Despite the excitement brought by these results, our work leaves our original question standing. New tools need to be developed to bypass the requirement for NR5A2 in the formation of a morula able to begin lineage specification, and assess the conjunct role that ESRRB and NR5A2 may play during the execution of these cell fate choices. Indeed, beside an essential role as a pluripotency TFs, and potentially in the establishment of pluripotency, experiments in ESCs indicate that ESRRB and NR5A2 might have both overlapping and distinct functions in the segregation of the epiblast from the primitive endoderm [21-24].

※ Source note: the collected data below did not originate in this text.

### config.mk
export PLATFORM = sky130hd
export DESIGN_NAME = crc_framed_register_access
export DESIGN_NICKNAME = d
export VERILOG_FILES = /design/src/rtl/core/cfra_pkg.sv /design/src/rtl/core/cfra_in_stage.sv /design/src/rtl/core/cfra_engine.sv /design/src/rtl/core/crc_framed_register_access.sv
export SDC_FILE = /design/constraint.sdc
export NUM_CORES = 1
export LEC_CHECK = 0
export BUFFER_PORTS_ARGS = -buffer_cell sky130_fd_sc_hd__buf_2
export CAP_MARGIN = 10
export CORE_UTILIZATION = 52
export DETAILED_ROUTE_END_ITERATION = 7
export PLACE_DENSITY = 0.84
export SYNTH_ARGS = -nofsm -noshare
export SYNTH_HDL_FRONTEND = slang
export SYNTH_HIERARCHICAL = 1
export SYNTH_SLANG_ARGS = --single-unit
export TNS_END_PERCENT = 1
### constraint.sdc
create_clock -name clock -period 5.73 [get_ports clock]
set_input_delay 0.2865 -clock clock [delete_from_list [all_inputs] [get_ports clock]]
set_output_delay 0.2865 -clock clock [all_outputs]
set_load 0.02 [all_outputs]
### src/rtl/core/cfra_pkg.sv
package cfra_pkg;

   localparam int unsigned OP_W     = 3;
   localparam int unsigned ADDR_W   = 7;
   localparam int unsigned DATA_W   = 32;
   localparam int unsigned HALF_W   = 16;
   localparam int unsigned STATUS_W = 2;
   localparam int unsigned RVAL_W   = 64;

   localparam logic ACT_REQUEST  = 1'b0;
   localparam logic ACT_RESPONSE = 1'b1;

   localparam logic [OP_W-1:0] OP_READ16  = 3'd0;
   localparam logic [OP_W-1:0] OP_WRITE16 = 3'd1;
   localparam logic [OP_W-1:0] OP_READ32  = 3'd2;
   localparam logic [OP_W-1:0] OP_WRITE32 = 3'd3;
   localparam logic [OP_W-1:0] OP_READ64  = 3'd4;

   localparam logic [STATUS_W-1:0] STATUS_OK       = 2'd0;
   localparam logic [STATUS_W-1:0] STATUS_CRC_ERR  = 2'd1;
   localparam logic [STATUS_W-1:0] STATUS_XFER_ERR = 2'd2;

   localparam logic [ADDR_W-1:0] ADDR_MASK = 7'h7F;
   localparam logic [7:0]        WRITE_FLAG = 8'h80;

   typedef struct packed {
      logic              action;
      logic [OP_W-1:0]   op;
      logic [ADDR_W-1:0] address;
      logic [DATA_W-1:0] write_value;
      logic [DATA_W-1:0] rx_frame;
      logic              transfer_ok;
   } req_type;

   typedef struct packed {
      logic                tx_valid;
      logic [DATA_W-1:0]   tx_frame;
      logic                done_res;
      logic [STATUS_W-1:0] status;
      logic [RVAL_W-1:0]   read_value;
   } rsp_type;

   // Contribution of each message bit to the CRC-8 (polynomial 0x07, init 0).
   // The CRC is linear, so the remainder is the XOR of the columns of set bits.
   localparam logic [7:0] CRC_COL [24] = '{
      8'h07, 8'h0E, 8'h1C, 8'h38, 8'h70, 8'hE0, 8'hC7, 8'h89,
      8'h15, 8'h2A, 8'h54, 8'hA8, 8'h57, 8'hAE, 8'h5B, 8'hB6,
      8'h6B, 8'hD6, 8'hAB, 8'h51, 8'hA2, 8'h43, 8'h86, 8'h0B
   };

   function automatic logic [7:0] crc8_24(input logic [23:0] v);
      logic [7:0] crc;
      crc = 8'h00;
      for (int i = 0; i < 24; i++) begin
         if (v[i]) begin
            crc = crc ^ CRC_COL[i];
         end
      end
      return crc;
   endfunction

endpackage

### src/rtl/core/cfra_in_stage.sv
module cfra_in_stage (
   input  logic             clock,
   input  logic             reset,
   input  logic             req_valid,
   output logic             req_ready,
   input  cfra_pkg::req_type req_data,
   input  logic             take,
   output logic             item_valid,
   output cfra_pkg::req_type item
);

   logic             valid_ff;
   logic             valid_in;
   cfra_pkg::req_type item_ff;

   // The stage refills in the same cycle that the engine takes its word.
   assign req_ready = !valid_ff || take;

   always_comb begin
      valid_in = valid_ff;
      if (req_ready) begin
         valid_in = req_valid;
      end
   end

   always_ff @(posedge clock) begin
      if (reset) begin
         valid_ff <= 1'b0;
      end else begin
         valid_ff <= valid_in;
      end
   end

   always_ff @(posedge clock) begin
      if (req_valid && req_ready) begin
         item_ff <= req_data;
      end
   end

   assign item_valid = valid_ff;
   assign item       = item_ff;

endmodule

### src/rtl/core/cfra_engine.sv
module cfra_engine #(
   parameter int unsigned MAX_WORDS = 4
) (
   input  logic              clock,
   input  logic              reset,
   input  logic              fire,
   input  cfra_pkg::req_type  item,
   output cfra_pkg::rsp_type  result
);

   localparam int unsigned IDX_W = (MAX_WORDS > 2) ? 2 : 1;
   localparam int unsigned CNT_W = IDX_W + 1;
   localparam int unsigned ASM_W = cfra_pkg::HALF_W * MAX_WORDS;

   logic                          busy_ff, busy_in;
   logic [cfra_pkg::OP_W-1:0]     op_ff, op_in;
   logic [cfra_pkg::ADDR_W-1:0]   base_ff, base_in;
   logic [cfra_pkg::DATA_W-1:0]   pend_ff, pend_in;
   logic [IDX_W-1:0]              idx_ff, idx_in;
   logic [ASM_W-1:0]              asm_ff, asm_in;

   logic                          wr_op;
   logic [CNT_W-1:0]              words;
   logic                          last_word;
   logic                          crc_good;
   logic [ASM_W-1:0]              asm_merged;
   logic [cfra_pkg::DATA_W-1:0]   frame;

   function automatic logic is_write(input logic [cfra_pkg::OP_W-1:0] op);
      return (op == cfra_pkg::OP_WRITE16) || (op == cfra_pkg::OP_WRITE32);
   endfunction

   always_comb begin
      logic [cfra_pkg::ADDR_W-1:0] addr;
      logic [cfra_pkg::HALF_W-1:0] half;
      logic [23:0]                 head;
      addr = (base_in + cfra_pkg::ADDR_W'(idx_in)) & cfra_pkg::ADDR_MASK;
      half = (idx_in == '0) ? pend_in[cfra_pkg::HALF_W-1:0]
                            : pend_in[cfra_pkg::DATA_W-1:cfra_pkg::HALF_W];
      if (is_write(op_in)) begin
         head = {(8'(addr) | cfra_pkg::WRITE_FLAG), half};
      end else begin
         head = {8'(addr), 16'h0000};
      end
      frame = {head, cfra_pkg::crc8_24(head)};
   end

   assign wr_op = is_write(op_ff);

   always_comb begin
      priority if (op_ff == cfra_pkg::OP_READ64) begin
         words = CNT_W'(MAX_WORDS);
      end else if (op_ff >= cfra_pkg::OP_READ32) begin
         words = CNT_W'(2);
      end else begin
         words = CNT_W'(1);
      end
   end

   assign last_word = (CNT_W'(idx_ff) + CNT_W'(1)) >= words;
   assign crc_good  = cfra_pkg::crc8_24(item.rx_frame[31:8]) == item.rx_frame[7:0];

   always_comb begin
      asm_merged = asm_ff;
      asm_merged[cfra_pkg::HALF_W*idx_ff +: cfra_pkg::HALF_W] = item.rx_frame[23:8];
   end

   always_comb begin
      busy_in = busy_ff;
      op_in   = op_ff;
      base_in = base_ff;
      pend_in = pend_ff;
      idx_in  = idx_ff;
      asm_in  = asm_ff;
      result  = '0;
      if (fire) begin
         if (item.action == cfra_pkg::ACT_REQUEST) begin
            // Undefined op codes leave everything alone and answer with zeros.
            if (item.op <= cfra_pkg::OP_READ64) begin
               busy_in         = 1'b1;
               op_in           = item.op;
               base_in         = item.address;
               pend_in         = item.write_value;
               idx_in          = '0;
               asm_in          = '0;
               result.tx_valid = 1'b1;
            end
         end else if (busy_ff) begin
            priority if (!item.transfer_ok) begin
               busy_in         = 1'b0;
               result.done_res = 1'b1;
               result.status   = cfra_pkg::STATUS_XFER_ERR;
            end else if (!wr_op && !crc_good) begin
               busy_in         = 1'b0;
               result.done_res = 1'b1;
               result.status   = cfra_pkg::STATUS_CRC_ERR;
            end else if (last_word) begin
               busy_in         = 1'b0;
               result.done_res = 1'b1;
               result.status   = cfra_pkg::STATUS_OK;
               if (!wr_op) begin
                  result.read_value = cfra_pkg::RVAL_W'(asm_merged);
               end
            end else begin
               if (!wr_op) begin
                  asm_in = asm_merged;
               end
               idx_in          = idx_ff + IDX_W'(1);
               result.tx_valid = 1'b1;
            end
         end
      end
      if (result.tx_valid) begin
         result.tx_frame = frame;
      end
   end

   always_ff @(posedge clock) begin
      if (reset) begin
         busy_ff <= 1'b0;
      end else begin
         busy_ff <= busy_in;
      end
   end

   always_ff @(posedge clock) begin
      op_ff   <= op_in;
      base_ff <= base_in;
      pend_ff <= pend_in;
      idx_ff  <= idx_in;
      asm_ff  <= asm_in;
   end

endmodule

### src/rtl/core/crc_framed_register_access.sv
// Channel   Ports                          Word
// request   req_valid, req_ready, req_data   cfra_pkg::req_type
// response  rsp_valid, rsp_ready, rsp_data   cfra_pkg::rsp_type
//
// Every request word yields exactly one response word; it passes through the input
// register and then the response register. While the response side does not stall,
// the block takes one word per cycle.
// The input register feeds a single pass of CRC and sequencing logic into the
// response register. Reset clears the busy flag and both valid flags.
// A stalled response holds the engine and, once the input register is full,
// drops req_ready.
module crc_framed_register_access #(
   parameter int unsigned MAX_WORDS = 4
) (
   input  logic              clock,
   input  logic              reset,
   input  logic              req_valid,
   output logic              req_ready,
   input  cfra_pkg::req_type  req_data,
   output logic              rsp_valid,
   input  logic              rsp_ready,
   output cfra_pkg::rsp_type  rsp_data
);

   logic              rsp_valid_ff, rsp_valid_in;
   cfra_pkg::rsp_type rsp_data_ff;
   logic              advance;
   logic              item_valid;
   cfra_pkg::req_type item;
   logic              fire;
   cfra_pkg::rsp_type result;

   assign advance = !rsp_valid_ff || rsp_ready;
   assign fire    = item_valid && advance;

   cfra_in_stage u_in_stage (
      .clock      (clock),
      .reset      (reset),
      .req_valid  (req_valid),
      .req_ready  (req_ready),
      .req_data   (req_data),
      .take       (fire),
      .item_valid (item_valid),
      .item       (item)
   );

   cfra_engine #(
      .MAX_WORDS (MAX_WORDS)
   ) u_engine (
      .clock  (clock),
      .reset  (reset),
      .fire   (fire),
      .item   (item),
      .result (result)
   );

   always_comb begin
      rsp_valid_in = rsp_valid_ff;
      if (advance) begin
         rsp_valid_in = item_valid;
      end
   end

   always_ff @(posedge clock) begin
      if (reset) begin
         rsp_valid_ff <= 1'b0;
      end else begin
         rsp_valid_ff <= rsp_valid_in;
      end
   end

   always_ff @(posedge clock) begin
      if (fire) begin
         rsp_data_ff <= result;
      end
   end

   assign rsp_valid = rsp_valid_ff;
   assign rsp_data  = rsp_data_ff;

endmodule

==> metrics <==
Avg WL per Cell 19.0 um; Main synth FF type edfxtp_1; CP Class register to register; synthesis-stage register bit count 287; area grow syn2layout 25.1%; final setup vio count 0; drt pass-1 iters 5; I/O pins 182; Post-synth EDFFs 240; Yosys top cell by area edfxtp_1; initial antenna violation count 0; GR Util All Layers 23.6%; maximum vdd drop 0.000278 V; ANT nets after route 0; slowest CP cell edfxtp_1; Ys Warns 6; FF-to-FF End rsp_data[68]; Yosys cell types 67; Final min period 5.52 ns; Core ar. 24200 um^2; final wirelength 30300 um; fraction of layout cells with a size suffix above 1 25.5%; status completed; syn nets 1069; cell row count 57; Starting Density 52.9%; vias post-DR 8609; H-tree Lvls 1; non-filler cells, final 1598; Synth top area share 56.2%; crit start category register; dpl hpwl 19200 um; Hold Startpoint req_data[3]; Worst EP required 6.12 ns; asr flop ratio synth 0%; Critical Path Fanout Max 6; setup TNS 0 ns; die area 25300 um^2; R2R Setup Slk 0.21 ns; Least-Margin Pin Slew 1.08 ns; CP Cell Sequence xnor2_1 -> xnor2_1 -> xnor2_1 -> or3_4 -> a211oi_2 -> nor2_1 -> nor2_1 -> nand2_1 -> a21o_1 -> nand2_1 -> o21ai_0 -> ha_1 -> fa_2 -> o21ai_2 -> nor4_4 -> o211a_1 -> o221a_1 -> or4_4 -> a2111o_1 -> and3_1 -> a211o_1 -> a21oi_1; hold path endpoint u_in_stage/item[3]; CTS tree yes; relative slew slack 28.0%; Critical Path Max Stage Delay 0.59 ns; Worst EP arrival 5.90 ns; dpl cells 1458; vias in the first global route 8605; Post-Syn Instances 977; Max Freq 181 MHz; Top cell by count, worst path xnor2_1; Starting DRT DRC Count 635; hold depth 2; Hold Fails Final Rpt 0; register area share after synthesis 63.6%; Tot Pwr 5810 uW; RR Startpoint u_in_stage/item[16]; clock transition at the registers of the reported paths 0.06 ns; LEAKAGE 0.00650 uW; syn_area_per_cell 13.1 um^2; PnR worst setup slack 0.215 ns; Worst Skew 0.0173 ns; fin area 16000 um^2; PwrDens 362 nW/um^2; first-pass GRT wire length 46500 um; CTS Sinks 287; largest cells by area after synthesis edfxtp_1, dfxtp_1, nor2b_1, xnor2_1, a21oi_1; Worst setup EP type register; Final Wtd Congestion 0.910; Hold WC Path Type input port to register; largest net degree at the start of global routing 77; max-slew violations 0; dpl ws -0.113 ns; max cap viols 0; DIE HEIGHT 159 um; clock buffer depth 3; Chip Width 159 um; fin nets 1343; root buffer cell clkbuf_16; Tcrit/Tclk final 96.3%; # DRC 0; Cell Area, Placed 14100 um^2; buffers added on ports 181; Post-Synthesis Cell Area 12800 um^2; antenna diode count 0; Via density 5.39; clk_lat worst skew 0.55 ns; GR Overflow Total 0; TritonCTS Buffers 29; FF-to-FF path depth 22
area by class of cell:
cell class	instances	area, um^2
timing repair buffer	294	1960
fill	1699	8210
multi-input combinational	605	4430
tap	324	405
inverter	34	131
sequential	287	8150
clock buffer	41	791
clock inverter	13	168
critical path, delay by kind of cell (launching register included):
family          cells  cell delay (ns)
compound gates      9             1.88
simple gates        8             1.64
flops               1             0.59
fa+ha+maj           2             0.62
xor+xnor            3             0.61
power breakdown:
part           total (uW)  internal, uW  switching (uW)
clock network        1920          1140             778
logic                1360           639             719
registers            2530          2460            73.2
layer usage:
metal	vias to the layer above	GRT usage (%)	routed length, um
met2	433	38.5	14300
met4	0	7.91	939
met3	68	3.75	2550
met1	4133	32.4	12500
li1	3975	-	-
met5	-	0	0
cells in the final DEF, fill, tap and decap left out, drive strengths merged, types with 33 or more instances in the layout:
cell	count
xnor2	60
buf	215
nor2b	131
dfxtp	47
a21oi	82
dlygate4sd3	79
mux2i	33
edfxtp	240
inv	34
clkbuf	41
nor2	105
Yosys cell counts, types with 2 or more instances:
library cell and count:
xnor2_1 59, nor3_1 12, a21oi_2 2, a21oi_1 80
clkbuf_2 3, buf_2 12, nor2b_1 131, or2b_2 2
a2111o_1 2, and2_4 2, xor2_1 16, mux2_2 20
dfxtp_1 47, nand2b_4 2, o211a_1 2, o211ai_1 11
or2_2 3, and2_1 4, xnor3_4 4, ha_1 11
o22ai_1 3, nand2b_1 2, xnor3_1 9, inv_1 33
nand3_1 8, a21o_1 4, a211oi_1 5, o21ai_2 2
a211o_1 3, o21ai_0 7, nand2_1 26, mux2i_1 31
clkbuf_1 23, and3_1 8, buf_6 2, edfxtp_1 240
buf_1 8, nor4b_1 3, nor2_1 105, nand3b_1 2
buf_4 2
worst max path at each step:
stage / start / end / slack [ns] / depth (start not counted)
finish: u_in_stage/item[16] / rsp_data[68] / 0.21 / 22
global route: u_in_stage/item[14] / rsp_data[68] / -0.006 / 23
CTS: u_in_stage/item[22] / rsp_data[68] / 0.04 / 23
detailed placement: u_in_stage/item[15] / rsp_data[68] / -0.11 / 22
global placement: u_in_stage/item[15] / rsp_data[68] / 0.17 / 22
floorplan: rsp_valid / rsp_data[68] / 0.17 / 19
flip-flops by register name, summed over array words and instances (netlist names):
register               cells
u_engine/busy_ff           1
rsp_data                 100
u_engine/pend_ff          32
u_in_stage/item           76
rsp_valid                  1
u_engine/base_ff           7
u_in_stage/item_valid      1
u_engine/asm_ff           64
u_engine/op_ff             3
u_engine/idx_ff            2
kinds of logic after synthesis:
kind of cell,after synthesis,synth area share (%)
XOR/XNOR,92,8.24
adder cells (fa/ha/maj),12,1.23
buffers and inverters,85,3.04
AO/OA/AOI/OAI,130,6.23
AND/OR/NAND/NOR,317,13.1
flip-flops,287,63.6
multiplexers,54,4.58
stage by stage:
| stage | util (%) | hold slack, ns |
|---|---|---|
| after global routing | 66.1 | 0.435 |
| after floorplan | - | 0.349 |
| after global placement | 58.2 | 0.440 |
| after detailed placement | 58.2 | 0.464 |
| after CTS | 65.5 | 0.424 |
| final | 66.1 | 0.445 |
repair_timing:
action,in CTS,in global routing
hold buffers,79,0
buffers inserted,1,6
pin swaps,0,6
endpoints found under the hold margin,79,0
setup endpoints to repair,1,4
resized for setup,2,18
Note: power is estimated with default switching activity, not from simulation.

Looking beyond pre-implantation development, ESRRB and NR5A2 might also play a role in germline specification. ESRRB expression is extinguished in the epiblast at implantation [3, 14]. Studies in ESCs indicate that, before being downregulated, ESRRB may prime the transition between the gene regulatory networks that support pre- and post-implantation pluripotency [25]. These changes are in turn required for the activation of the germ cell programme in a few cells in the posterior region of the epiblast. Both Esrrb and Nr5a2, together with a number of other pluripotency regulators, are then re-expressed in these nascent primordial germ cells [26]. In-vivo and in-vitro studies hinted at the involvement of the two orphan receptors in multiple aspect of germ cell specification [3, 25, 27] but did not report an essential function in supporting germ cell identity. However, functional compensation might have masked the role of orphan receptors also in this context.

Developmental TF: lone wolves or social animals?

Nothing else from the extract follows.